4. Linked-Read Whole Genome Sequencing Solves a Double DMD Gene Rearrangement.

Author

Onore, Maria Elena, Torella, Annalaura, Musacchia, Francesco, D'Ambrosio, Paola, Zanobio, Mariateresa, Del Vecchio Blanco, Francesca, Piluso, Giulio, and Nigro, Vincenzo

Subjects

*GENE rearrangement, *NUCLEOTIDE sequencing, *GENES, *MUSCULAR dystrophy, *X chromosome

Abstract

Next generation sequencing (NGS) has changed our approach to diagnosis of genetic disorders. Nowadays, the most comprehensive application of NGS is whole genome sequencing (WGS) that is able to detect virtually all DNA variations.
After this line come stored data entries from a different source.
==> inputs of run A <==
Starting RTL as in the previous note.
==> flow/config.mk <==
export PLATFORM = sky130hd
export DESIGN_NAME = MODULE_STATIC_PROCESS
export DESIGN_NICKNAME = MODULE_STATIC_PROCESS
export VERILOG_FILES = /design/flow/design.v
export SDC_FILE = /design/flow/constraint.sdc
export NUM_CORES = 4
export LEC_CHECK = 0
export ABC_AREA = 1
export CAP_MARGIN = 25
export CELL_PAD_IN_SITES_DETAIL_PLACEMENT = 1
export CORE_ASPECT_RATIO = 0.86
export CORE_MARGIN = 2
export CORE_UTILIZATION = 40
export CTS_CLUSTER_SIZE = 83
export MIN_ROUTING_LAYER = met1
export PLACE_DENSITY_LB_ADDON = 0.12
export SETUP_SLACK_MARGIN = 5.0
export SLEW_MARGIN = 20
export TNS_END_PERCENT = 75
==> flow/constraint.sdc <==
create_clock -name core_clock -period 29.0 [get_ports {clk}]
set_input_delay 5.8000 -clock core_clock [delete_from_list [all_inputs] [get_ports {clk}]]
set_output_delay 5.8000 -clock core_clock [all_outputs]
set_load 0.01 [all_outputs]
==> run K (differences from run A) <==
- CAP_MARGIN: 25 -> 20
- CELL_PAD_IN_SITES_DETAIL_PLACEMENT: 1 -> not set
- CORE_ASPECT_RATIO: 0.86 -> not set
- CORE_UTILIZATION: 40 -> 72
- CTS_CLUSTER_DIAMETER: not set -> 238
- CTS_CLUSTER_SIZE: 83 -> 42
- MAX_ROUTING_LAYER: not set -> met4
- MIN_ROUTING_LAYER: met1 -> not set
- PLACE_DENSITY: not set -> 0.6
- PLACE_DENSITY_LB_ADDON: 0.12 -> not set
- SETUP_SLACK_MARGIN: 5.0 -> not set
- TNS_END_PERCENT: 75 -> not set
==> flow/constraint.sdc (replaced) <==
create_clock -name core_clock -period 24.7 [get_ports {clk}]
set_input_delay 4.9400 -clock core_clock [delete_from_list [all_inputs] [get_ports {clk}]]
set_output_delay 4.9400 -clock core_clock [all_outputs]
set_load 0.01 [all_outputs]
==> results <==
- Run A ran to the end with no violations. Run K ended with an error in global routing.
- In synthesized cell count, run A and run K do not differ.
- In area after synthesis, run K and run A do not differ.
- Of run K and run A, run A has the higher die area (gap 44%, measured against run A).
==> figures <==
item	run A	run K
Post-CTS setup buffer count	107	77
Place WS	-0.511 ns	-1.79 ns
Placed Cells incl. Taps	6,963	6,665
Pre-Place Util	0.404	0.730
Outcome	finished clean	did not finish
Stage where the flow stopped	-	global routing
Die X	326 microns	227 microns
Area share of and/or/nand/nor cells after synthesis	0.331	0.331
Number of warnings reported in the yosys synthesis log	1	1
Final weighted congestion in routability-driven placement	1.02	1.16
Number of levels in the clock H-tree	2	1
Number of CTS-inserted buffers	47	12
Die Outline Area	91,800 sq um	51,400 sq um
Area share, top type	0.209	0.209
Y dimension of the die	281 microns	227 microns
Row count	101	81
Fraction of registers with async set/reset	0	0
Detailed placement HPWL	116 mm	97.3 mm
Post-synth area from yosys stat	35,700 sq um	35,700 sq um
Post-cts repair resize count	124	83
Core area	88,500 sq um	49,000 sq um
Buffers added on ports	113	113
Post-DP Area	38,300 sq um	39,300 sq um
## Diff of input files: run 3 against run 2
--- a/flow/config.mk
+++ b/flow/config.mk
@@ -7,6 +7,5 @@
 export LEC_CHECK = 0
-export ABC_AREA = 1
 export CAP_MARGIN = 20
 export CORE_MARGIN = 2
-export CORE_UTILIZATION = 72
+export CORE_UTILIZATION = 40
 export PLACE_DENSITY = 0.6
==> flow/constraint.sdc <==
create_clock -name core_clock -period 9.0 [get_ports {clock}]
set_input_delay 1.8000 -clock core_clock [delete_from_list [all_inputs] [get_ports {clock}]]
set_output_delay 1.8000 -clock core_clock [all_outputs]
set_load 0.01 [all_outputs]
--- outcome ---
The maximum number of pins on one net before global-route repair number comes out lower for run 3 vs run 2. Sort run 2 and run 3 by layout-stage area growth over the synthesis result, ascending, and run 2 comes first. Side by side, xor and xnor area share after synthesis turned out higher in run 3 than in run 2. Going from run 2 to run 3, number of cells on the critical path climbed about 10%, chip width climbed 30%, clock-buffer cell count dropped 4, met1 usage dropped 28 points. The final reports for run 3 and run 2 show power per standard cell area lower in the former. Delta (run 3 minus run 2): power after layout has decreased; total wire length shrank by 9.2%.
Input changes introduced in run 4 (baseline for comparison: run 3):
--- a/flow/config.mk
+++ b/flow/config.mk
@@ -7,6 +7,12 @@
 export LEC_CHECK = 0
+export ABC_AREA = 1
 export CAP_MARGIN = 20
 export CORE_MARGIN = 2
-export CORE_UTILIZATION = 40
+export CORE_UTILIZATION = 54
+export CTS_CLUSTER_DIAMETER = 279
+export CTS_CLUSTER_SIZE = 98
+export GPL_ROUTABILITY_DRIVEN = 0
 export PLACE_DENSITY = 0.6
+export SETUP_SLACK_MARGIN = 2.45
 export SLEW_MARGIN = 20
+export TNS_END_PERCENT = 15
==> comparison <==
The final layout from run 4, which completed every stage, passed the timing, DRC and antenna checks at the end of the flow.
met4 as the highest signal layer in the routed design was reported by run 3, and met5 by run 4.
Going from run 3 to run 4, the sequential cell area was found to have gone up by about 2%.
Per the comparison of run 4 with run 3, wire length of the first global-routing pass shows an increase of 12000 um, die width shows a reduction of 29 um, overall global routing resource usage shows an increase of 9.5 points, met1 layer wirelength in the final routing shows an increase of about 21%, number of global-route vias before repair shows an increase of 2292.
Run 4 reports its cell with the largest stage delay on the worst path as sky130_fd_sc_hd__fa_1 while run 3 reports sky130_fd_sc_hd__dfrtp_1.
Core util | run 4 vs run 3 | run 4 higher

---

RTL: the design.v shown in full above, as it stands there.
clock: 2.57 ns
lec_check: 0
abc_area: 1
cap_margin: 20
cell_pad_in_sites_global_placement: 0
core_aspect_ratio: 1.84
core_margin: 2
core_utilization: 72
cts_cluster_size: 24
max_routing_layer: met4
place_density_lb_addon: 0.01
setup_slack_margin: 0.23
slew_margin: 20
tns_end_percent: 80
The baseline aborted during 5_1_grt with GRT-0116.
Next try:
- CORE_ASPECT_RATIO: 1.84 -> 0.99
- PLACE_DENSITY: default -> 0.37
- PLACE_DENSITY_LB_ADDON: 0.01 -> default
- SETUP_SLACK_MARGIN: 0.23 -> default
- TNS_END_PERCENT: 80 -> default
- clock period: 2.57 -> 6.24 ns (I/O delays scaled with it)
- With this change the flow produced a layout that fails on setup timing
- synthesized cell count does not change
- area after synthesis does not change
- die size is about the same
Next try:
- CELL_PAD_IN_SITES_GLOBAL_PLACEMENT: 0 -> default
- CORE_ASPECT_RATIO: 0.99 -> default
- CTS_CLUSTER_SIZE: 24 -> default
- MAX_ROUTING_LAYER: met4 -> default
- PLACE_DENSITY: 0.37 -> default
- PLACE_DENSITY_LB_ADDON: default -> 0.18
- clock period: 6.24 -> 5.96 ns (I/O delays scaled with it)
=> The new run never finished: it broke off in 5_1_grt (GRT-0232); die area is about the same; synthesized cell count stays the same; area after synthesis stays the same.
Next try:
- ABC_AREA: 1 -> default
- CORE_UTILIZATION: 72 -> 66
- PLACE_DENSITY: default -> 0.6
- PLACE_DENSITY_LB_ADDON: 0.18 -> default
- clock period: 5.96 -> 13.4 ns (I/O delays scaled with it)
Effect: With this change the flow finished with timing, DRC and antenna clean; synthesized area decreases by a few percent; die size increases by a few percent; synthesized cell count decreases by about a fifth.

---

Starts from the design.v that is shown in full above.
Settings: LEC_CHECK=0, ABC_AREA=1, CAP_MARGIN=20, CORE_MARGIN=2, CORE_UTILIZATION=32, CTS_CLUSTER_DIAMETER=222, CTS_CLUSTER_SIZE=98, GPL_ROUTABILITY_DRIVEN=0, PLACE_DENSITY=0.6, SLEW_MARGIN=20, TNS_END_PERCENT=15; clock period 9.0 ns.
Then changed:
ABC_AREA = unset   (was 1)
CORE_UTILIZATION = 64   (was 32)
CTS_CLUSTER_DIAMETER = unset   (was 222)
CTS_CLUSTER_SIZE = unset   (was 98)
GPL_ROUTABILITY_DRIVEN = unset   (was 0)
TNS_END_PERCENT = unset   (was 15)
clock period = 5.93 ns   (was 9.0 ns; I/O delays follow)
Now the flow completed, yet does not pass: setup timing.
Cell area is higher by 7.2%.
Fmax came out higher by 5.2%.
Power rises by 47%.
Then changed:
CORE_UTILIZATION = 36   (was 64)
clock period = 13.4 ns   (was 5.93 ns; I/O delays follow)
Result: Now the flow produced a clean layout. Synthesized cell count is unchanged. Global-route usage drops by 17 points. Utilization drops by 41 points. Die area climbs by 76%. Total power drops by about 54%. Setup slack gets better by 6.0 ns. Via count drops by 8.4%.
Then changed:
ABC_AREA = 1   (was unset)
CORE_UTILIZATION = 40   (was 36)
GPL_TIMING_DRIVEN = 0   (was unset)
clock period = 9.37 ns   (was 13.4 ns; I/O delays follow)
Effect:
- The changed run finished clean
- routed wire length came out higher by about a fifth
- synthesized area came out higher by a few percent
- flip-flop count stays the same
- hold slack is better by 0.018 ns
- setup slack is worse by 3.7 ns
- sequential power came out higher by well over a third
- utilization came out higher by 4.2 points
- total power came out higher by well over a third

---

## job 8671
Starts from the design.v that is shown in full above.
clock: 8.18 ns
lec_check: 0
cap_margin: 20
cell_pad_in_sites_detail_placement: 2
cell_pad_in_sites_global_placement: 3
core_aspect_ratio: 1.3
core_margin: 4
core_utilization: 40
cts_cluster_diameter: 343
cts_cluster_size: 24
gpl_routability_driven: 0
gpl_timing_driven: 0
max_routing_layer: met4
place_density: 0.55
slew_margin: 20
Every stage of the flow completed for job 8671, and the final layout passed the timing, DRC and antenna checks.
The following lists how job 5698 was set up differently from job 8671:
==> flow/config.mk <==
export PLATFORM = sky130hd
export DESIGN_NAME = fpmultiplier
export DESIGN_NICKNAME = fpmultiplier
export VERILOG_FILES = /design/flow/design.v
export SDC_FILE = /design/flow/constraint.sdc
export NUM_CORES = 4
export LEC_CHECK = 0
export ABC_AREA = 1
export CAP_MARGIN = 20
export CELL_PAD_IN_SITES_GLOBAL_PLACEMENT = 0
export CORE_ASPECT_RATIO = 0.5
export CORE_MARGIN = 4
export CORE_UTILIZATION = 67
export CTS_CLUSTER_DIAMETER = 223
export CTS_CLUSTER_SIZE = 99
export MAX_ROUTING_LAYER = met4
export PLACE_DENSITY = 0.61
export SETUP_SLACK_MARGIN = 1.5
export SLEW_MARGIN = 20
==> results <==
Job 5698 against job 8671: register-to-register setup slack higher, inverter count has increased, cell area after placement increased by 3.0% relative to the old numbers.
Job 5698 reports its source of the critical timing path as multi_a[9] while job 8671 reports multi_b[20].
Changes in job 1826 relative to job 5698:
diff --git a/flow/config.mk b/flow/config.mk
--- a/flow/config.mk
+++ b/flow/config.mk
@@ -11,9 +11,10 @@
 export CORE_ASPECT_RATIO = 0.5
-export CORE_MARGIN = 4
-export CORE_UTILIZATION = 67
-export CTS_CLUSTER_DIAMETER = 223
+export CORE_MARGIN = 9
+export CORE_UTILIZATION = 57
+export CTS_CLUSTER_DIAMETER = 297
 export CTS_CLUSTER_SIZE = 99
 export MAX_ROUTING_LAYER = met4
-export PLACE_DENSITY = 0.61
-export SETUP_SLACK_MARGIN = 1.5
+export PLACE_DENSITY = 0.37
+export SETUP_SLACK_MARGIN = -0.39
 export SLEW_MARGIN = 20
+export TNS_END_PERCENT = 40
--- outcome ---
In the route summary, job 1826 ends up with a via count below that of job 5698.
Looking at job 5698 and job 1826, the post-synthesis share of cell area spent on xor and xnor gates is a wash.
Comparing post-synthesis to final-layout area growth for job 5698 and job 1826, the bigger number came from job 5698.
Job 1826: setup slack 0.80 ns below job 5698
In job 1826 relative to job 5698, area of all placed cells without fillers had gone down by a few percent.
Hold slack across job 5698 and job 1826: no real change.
### design/flow/run.sh
#!/bin/bash
# the make line also repeats each setting of config.mk as NAME=value (left out here)
make -C /OpenROAD-flow-scripts/flow DESIGN_CONFIG=/design/flow/config.mk WORK_HOME=/design/flow/orfs CLKGATE_MAP_FILE= finish
### design/flow/config.mk
export PLATFORM = sky130hd
export DESIGN_NAME = chris_slave
export DESIGN_NICKNAME = chris_slave
export VERILOG_FILES = /design/flow/design.v
export SDC_FILE = /design/flow/constraint.sdc
export NUM_CORES = 4
export LEC_CHECK = 0
export CAP_MARGIN = 20
export CORE_MARGIN = 2
export CORE_UTILIZATION = 72
export CTS_CLUSTER_SIZE = 23
export PLACE_DENSITY_LB_ADDON = 0.14
export SLEW_MARGIN = 20
### design/flow/constraint.sdc
create_clock -name core_clock -period 2.47 [get_ports {clock_clk}]
set_input_delay 0.4940 -clock core_clock [delete_from_list [all_inputs] [get_ports {clock_clk}]]
set_output_delay 0.4940 -clock core_clock [all_outputs]
set_load 0.01 [all_outputs]
### design/flow/design.v
module convolution_core (
input clk,
input reset,
input [31:0] value0,
input [31:0] value1,
input [31:0] value2,
input [31:0] value3,
input [31:0] value4,
input [31:0] value5,
input [31:0] value6,
input [31:0] value7,
input [31:0] value8,
input caculating_start,
output reg caculating_done,
input res_done,
output reg [31:0] ret
);
	parameter kernel0 = 8'd1;
	parameter kernel1 = 8'd2;
	parameter kernel2 = 8'd3;
	parameter kernel3 = 8'd4;
	parameter kernel4 = 8'd5;
	parameter kernel5 = 8'd6;
	parameter kernel6 = 8'd7;
	parameter kernel7 = 8'd8;
	parameter kernel8 = 8'd9;
	reg [31:0] Add0,Add1,Add2,Add3,Add4,Add5,Add6,Add7,Add8;
	reg [1:0] status;
	reg [31:0] reg_31, reg_32, reg_33;
	always @(posedge clk) begin
		if (reset) begin
			status <= 2'b00;
			ret <= 32'hffffffff;
			caculating_done <= 1'b0;
		end else if (status == 2'b00 && caculating_start) begin
			Add0 <= value0 * kernel0;
			Add1 <= value1 * kernel1;
			Add2 <= value2 * kernel2;
			Add3 <= value3 * kernel3;
			Add4 <= value4 * kernel4;
			Add5 <= value5 * kernel5;
			Add6 <= value6 * kernel6;
			Add7 <= value7 * kernel7;
			Add8 <= value8 * kernel8;
			status <= 1'b01;
		end else if (status == 2'b01 && caculating_start) begin
			reg_31 <= Add0+Add1+Add2;
			reg_32 <= Add3+Add4+Add5;
			reg_33 <= Add6+Add7+Add8;
			status <= 2'b10;
		end else if (status == 2'b10 && caculating_start) begin
			ret <= reg_31 + reg_32 + reg_33;
			status <= 2'b11;  
			caculating_done <= 1'b1;
		end else  if (caculating_start == 1'b0)begin
			caculating_done <= 1'b0;
			status <= 2'b00;
		end
	end 
endmodule
`timescale 1 ps / 1 ps
module chris_slave (
		input  wire [3:0]  avs_s0_address,      
		input  wire        avs_s0_read,         
		output wire [31:0] avs_s0_readdata,     
		input  wire        avs_s0_write,        
		input  wire [31:0] avs_s0_writedata,    
		output wire        avs_s0_waitrequest,  
		input  wire        clock_clk,           
		input  wire        reset_reset,         
		output wire        LEDR                 
	);
	reg [31:0] reg_out;
	assign avs_s0_readdata = reg_out;
   reg			Reg_Status_Read;
   reg			Reg_Status_Write;
	reg 			reg_write_done;
	reg 			reg_read_done;
   reg [31:0] 		reg_value[8:0];
	reg 				led_out;
	reg [31:0] reg_res;
   assign avs_s0_waitrequest = Reg_Status_Read&Reg_Status_Write;
	assign LEDR = led_out;
	reg reg_module_caculation_end;
	reg reg_modue_caculating_start;
	reg reg_module_end;
	reg reg_module_start;
   convolution_core instance_convolution(.clk(clock_clk),
	.reset(reset_reset),
	.value0(reg_value[0]),
	.value1(reg_value[1]),
	.value2(reg_value[2]),
	.value3(reg_value[3]),
	.value4(reg_value[4]),
	.value5(reg_value[5]),
	.value6(reg_value[6]),
	.value7(reg_value[7]),
	.value8(reg_value[8]),
	.caculating_start(reg_modue_caculating_start),
	.caculating_done(reg_module_caculation_end),
	.res_done(reg_module_end),
	.ret(reg_res)
	);
	 reg [3:0] reg_current_status, reg_next_status;
	 parameter IDLE = 4'b0001;
    parameter CALCULATING = 4'b0010;
    parameter WAITTING = 4'b0100;
    parameter FINISH = 4'b1000;
	 always@(posedge clock_clk)
    begin
        if(reset_reset)
            reg_current_status <= IDLE;
        else
            reg_current_status <= reg_next_status;
    end
    always@(reg_current_status or reg_read_done or reg_module_caculation_end or reg_write_done or reset_reset)
    begin
        if(reset_reset)
            reg_next_status = IDLE;
        else
        begin
            case(reg_current_status)
                IDLE:reg_next_status = reg_read_done?CALCULATING:IDLE;
                CALCULATING:reg_next_status = reg_module_caculation_end?WAITTING:CALCULATING;
                WAITTING:reg_next_status = reg_write_done?FINISH:WAITTING;
                FINISH: reg_next_status = IDLE;
                default: reg_next_status = IDLE;
            endcase
        end
    end
	 always@(posedge clock_clk) begin
		if (reset_reset) begin
			led_out <= 1'b0;
			reg_module_start<= 1'b0;
			reg_module_end	<= 1'b0;
			reg_modue_caculating_start <= 1'b0;
		end else begin
		case(reg_current_status)
			IDLE: begin
				reg_module_start<= 1'b0;
				reg_module_end	<= 1'b0;
				reg_modue_caculating_start <= 1'b0;
			end
			CALCULATING: begin
				led_out <= 1'b1;
				reg_module_start <= 1'b1;
				reg_modue_caculating_start <= 1'b1;
			end
			WAITTING:begin
				reg_modue_caculating_start <= 1'b0;
				reg_module_end <= 1'b1;
			end
			FINISH:begin
				reg_module_start <= 1'b0;
				reg_module_end	<= 1'b0;
				reg_modue_caculating_start <= 1'b0;
				led_out <= 1'b0;
			end
			default:begin
			end
		endcase
	 end 
	 end
	always @(posedge clock_clk)
	  if (reset_reset) begin
			Reg_Status_Write <= 1'b1;
			reg_read_done <= 1'b0;
			reg_value[0] <= 32'h00000000;
			reg_value[1] <= 32'h00000000;
			reg_value[2] <= 32'h00000000;
			reg_value[3] <= 32'h00000000;
			reg_value[4] <= 32'h00000000;
			reg_value[5] <= 32'h00000000;
			reg_value[6] <= 32'h00000000;
			reg_value[7] <= 32'h00000000;
			reg_value[8] <= 32'h00000000;			
	  end else if (!avs_s0_waitrequest && avs_s0_write) begin
			case (avs_s0_address[3:0])
				4'b0000: reg_value[0] <= avs_s0_writedata;
				4'b0001: reg_value[1] <= avs_s0_writedata;
				4'b0010: reg_value[2] <= avs_s0_writedata;
				4'b0011: reg_value[3] <= avs_s0_writedata;
				4'b0100: reg_value[4] <= avs_s0_writedata;
				4'b0101: reg_value[5] <= avs_s0_writedata;
				4'b0110: reg_value[6] <= avs_s0_writedata;
				4'b0111: reg_value[7] <= avs_s0_writedata;
				4'b1000:begin
					reg_value[8] <= avs_s0_writedata;
					reg_read_done <= 1'b1;  
				end
			endcase		
			Reg_Status_Write <= 1'b1;
	  end else if (avs_s0_waitrequest && avs_s0_write)begin
			Reg_Status_Write <= 1'b0;
	  end else begin
			if(reg_module_end) begin
				reg_read_done <= 1'b0;
			end 
			Reg_Status_Write <= 1'b1;	
	  end
   always @(posedge clock_clk)
	if (reset_reset) begin
		Reg_Status_Read <= 1'b1;	
		reg_write_done <= 1'b0;
		reg_out <= 32'hffffffff;
	end else if (!avs_s0_waitrequest && avs_s0_read) begin
		Reg_Status_Read <= 1'b1;
		reg_write_done <= 1'b1;	
	end else if(avs_s0_waitrequest && avs_s0_read && reg_current_status == WAITTING) begin
		case (avs_s0_address[3:0])
				4'b0000: reg_out <= reg_value[0];
				4'b0001: reg_out <= reg_value[1];
				4'b0010: reg_out <= reg_value[2];
				4'b0011: reg_out <= reg_value[3];
				4'b0100: reg_out <= reg_value[4];
				4'b0101: reg_out <= reg_value[5];
				4'b0110: reg_out <= reg_value[6];
				4'b0111: reg_out <= reg_value[7];
				4'b1000: reg_out <= reg_value[8];
				4'b1001: reg_out <= reg_res;
			default:reg_out <= 32'hffffffff;
		endcase
		Reg_Status_Read <= 1'b0;	
	end else begin
		Reg_Status_Read <= 1'b1;
		if (reg_module_end) begin
			reg_write_done <= 1'b0;
		end
	end
endmodule
==> inputs of run D <==
// SingleCycle_Top
module SingleCycle_Top
(
	input				CLK	,
	input				RST	,
	output [9:0]	IMEM_ADDR	,
	input	 [15:0]	IMEM_RDATA	,
	output [9:0]	DMEM_ADDR	,
	output [15:0]	DMEM_WDATA	,
	output			DMEM_WE		,
	input	 [15:0]	DMEM_RDATA
);
Settings: LEC_CHECK=0, ABC_AREA=1, CAP_MARGIN=10, CORE_ASPECT_RATIO=1.73, CORE_MARGIN=2, CORE_UTILIZATION=40, CTS_CLUSTER_SIZE=98, HOLD_SLACK_MARGIN=0.04, PLACE_DENSITY_LB_ADDON=0.05, SETUP_SLACK_MARGIN=2.51, SLEW_MARGIN=20, TNS_END_PERCENT=95; clock period 8.66 ns.
run.sh (not shown) runs the stock make flow with config.mk's settings and CLKGATE_MAP_FILE=.
==> run E: changes against run D <==
Settings changed: ABC_AREA 1 to not set, CAP_MARGIN 10 to 20, CORE_ASPECT_RATIO 1.73 to not set, CORE_UTILIZATION 40 to 61, CTS_CLUSTER_DIAMETER set to 209, CTS_CLUSTER_SIZE 98 to not set, HOLD_SLACK_MARGIN 0.04 to not set, PLACE_DENSITY_LB_ADDON 0.05 to not set, SETUP_SLACK_MARGIN 2.51 to 2.88, TNS_END_PERCENT 95 to not set.
==> flow/constraint.sdc (replaced) <==
create_clock -name core_clock -period 10.6 [get_ports {CLK}]
set_input_delay 2.1200 -clock core_clock [delete_from_list [all_inputs] [get_ports {CLK}]]
set_output_delay 2.1200 -clock core_clock [all_outputs]
set_load 0.01 [all_outputs]
==> run C: changes against run D <==
Settings changed: ABC_AREA 1 to not set, CAP_MARGIN 10 to 20, CORE_ASPECT_RATIO 1.73 to not set, CORE_UTILIZATION 40 to 50, CTS_CLUSTER_SIZE 98 to not set, HOLD_SLACK_MARGIN 0.04 to not set, PLACE_DENSITY_LB_ADDON 0.05 to not set, SETUP_SLACK_MARGIN 2.51 to not set, TNS_END_PERCENT 95 to not set.
==> run K: changes against run D <==
Settings changed: CAP_MARGIN 10 to 20, CORE_ASPECT_RATIO 1.73 to 0.5, CORE_UTILIZATION 40 to 72, CTS_CLUSTER_DIAMETER set to 310, CTS_CLUSTER_SIZE 98 to 94, HOLD_SLACK_MARGIN 0.04 to not set, PLACE_DENSITY set to 0.36, PLACE_DENSITY_LB_ADDON 0.05 to not set, SETUP_SLACK_MARGIN 2.51 to not set, TNS_END_PERCENT 95 to 10.
==> flow/constraint.sdc (replaced) <==
create_clock -name core_clock -period 2.71 [get_ports {CLK}]
set_input_delay 0.5420 -clock core_clock [delete_from_list [all_inputs] [get_ports {CLK}]]
set_output_delay 0.5420 -clock core_clock [all_outputs]
set_load 0.01 [all_outputs]
==> notes <==
Run C finished but fails on setup timing. Run E aborted during global routing (5_1_grt). Run D stopped in global routing (5_1_grt), error GRT-0116. Run K stopped in clock tree synthesis (4_1_cts). Against run E, the area after synthesis of run K is smaller by about 1.2%. Of run E and run D, run D has the higher die area (gap 33%, measured against run D). In synthesized cell count, run D and run K do not differ.

==> build 56 <==
SingleCycle_Top again, from the RTL that the note above started with.
make LEC_CHECK=0 ABC_AREA=1 CAP_MARGIN=25 CELL_PAD_IN_SITES_GLOBAL_PLACEMENT=2 CORE_ASPECT_RATIO=1.42 CORE_MARGIN=8 CORE_UTILIZATION=24 CTS_CLUSTER_DIAMETER=88 CTS_CLUSTER_SIZE=77 GPL_ROUTABILITY_DRIVEN=0 MAX_ROUTING_LAYER=met4 PLACE_DENSITY_LB_ADDON=0.17 SLEW_MARGIN=25 finish   # period 16.0 ns
==> inputs of build 87, as changes to build 56 <==
CAP_MARGIN = 20   (was 25)
CELL_PAD_IN_SITES_GLOBAL_PLACEMENT = default   (was 2)
CORE_ASPECT_RATIO = default   (was 1.42)
CORE_MARGIN = 2   (was 8)
CORE_UTILIZATION = 58   (was 24)
CTS_CLUSTER_DIAMETER = default   (was 88)
CTS_CLUSTER_SIZE = default   (was 77)
GPL_ROUTABILITY_DRIVEN = default   (was 0)
MAX_ROUTING_LAYER = default   (was met4)
PLACE_DENSITY_LB_ADDON = default   (was 0.17)
SLEW_MARGIN = 20   (was 25)
==> flow/constraint.sdc (replaced) <==
create_clock -name core_clock -period 10.0 [get_ports {CLK}]
set_input_delay 2.0000 -clock core_clock [delete_from_list [all_inputs] [get_ports {CLK}]]
set_output_delay 2.0000 -clock core_clock [all_outputs]
set_load 0.01 [all_outputs]
==> inputs of trial 95, as changes to build 56 <==
ABC_AREA = default   (was 1)
CAP_MARGIN = 20   (was 25)
CELL_PAD_IN_SITES_GLOBAL_PLACEMENT = default   (was 2)
CORE_ASPECT_RATIO = default   (was 1.42)
CORE_MARGIN = 2   (was 8)
CORE_UTILIZATION = 40   (was 24)
CTS_CLUSTER_DIAMETER = default   (was 88)
CTS_CLUSTER_SIZE = default   (was 77)
GPL_ROUTABILITY_DRIVEN = default   (was 0)
MAX_ROUTING_LAYER = default   (was met4)
PLACE_DENSITY_LB_ADDON = default   (was 0.17)
SLEW_MARGIN = 20   (was 25)
==> flow/constraint.sdc (replaced) <==
create_clock -name core_clock -period 15.6 [get_ports {CLK}]
set_input_delay 3.1200 -clock core_clock [delete_from_list [all_inputs] [get_ports {CLK}]]
set_output_delay 3.1200 -clock core_clock [all_outputs]
set_load 0.01 [all_outputs]
==> results <==
- Build 56 went through all stages and came out clean. Build 87 ran to the end with violations: negative setup slack. Trial 95 passed the timing, design-rule and antenna checks.
- First-iteration DRC count: build 56 is smaller than build 87 (54%).
- Sequential share of layout area, highest first: build 56, trial 95, build 87.
- Against trial 95, the wire length of build 56 is higher by 25%.
- Clock power: build 87 > trial 95 > build 56.
- Against build 56, the via count of trial 95 is larger by 1.8%.
- Die area: build 87 < trial 95 < build 56.
- Non-clock buffer count, highest first: build 87, trial 95, build 56.
- In flip-flop count, build 87 and trial 95 do not differ.
- Global-route usage, lowest first: build 56, trial 95, build 87.
Power figures rest on the tool's default switching activity, not on a simulated workload.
However, even after accurate WGS, many genetic conditions remain unsolved. This may be due to the current NGS protocols, based on DNA fragmentation and short reads. To overcome these limitations, we applied a linked-read sequencing technology that combines single-molecule barcoding with short-read WGS. We were able to assemble haplotypes and distinguish between alleles along the genome. As an exemplary case, we studied the case of a female carrier of X-linked muscular dystrophy with an unsolved genetic status. A deletion of exons 16–29 in DMD gene was responsible for the disease in her family, but she showed a normal dosage of these exons by Multiplex Ligation-dependent Probe Amplification (MLPA) and array CGH. This situation is usually considered compatible with a "non-carrier" status. Unexpectedly, the girl also showed an increased dosage of flanking exons 1–15 and 30–34. Using linked-read WGS, we were able to distinguish between the two X chromosomes. In the first allele, we found the 16–29 deletion, while the second allele showed a 1–34 duplication: in both cases, linked-read WGS correctly mapped the borders at single-nucleotide resolution. This duplication in trans apparently restored the normal dosage of exons 16–29 seen by quantitative assays. This had a dramatic impact in genetic counselling, by converting a non-carrier into a double carrier status prediction. We conclude that linked-read WGS should be considered as a valuable option to improve our understanding of unsolved genetic conditions. [ABSTRACT FROM AUTHOR]

Published

2021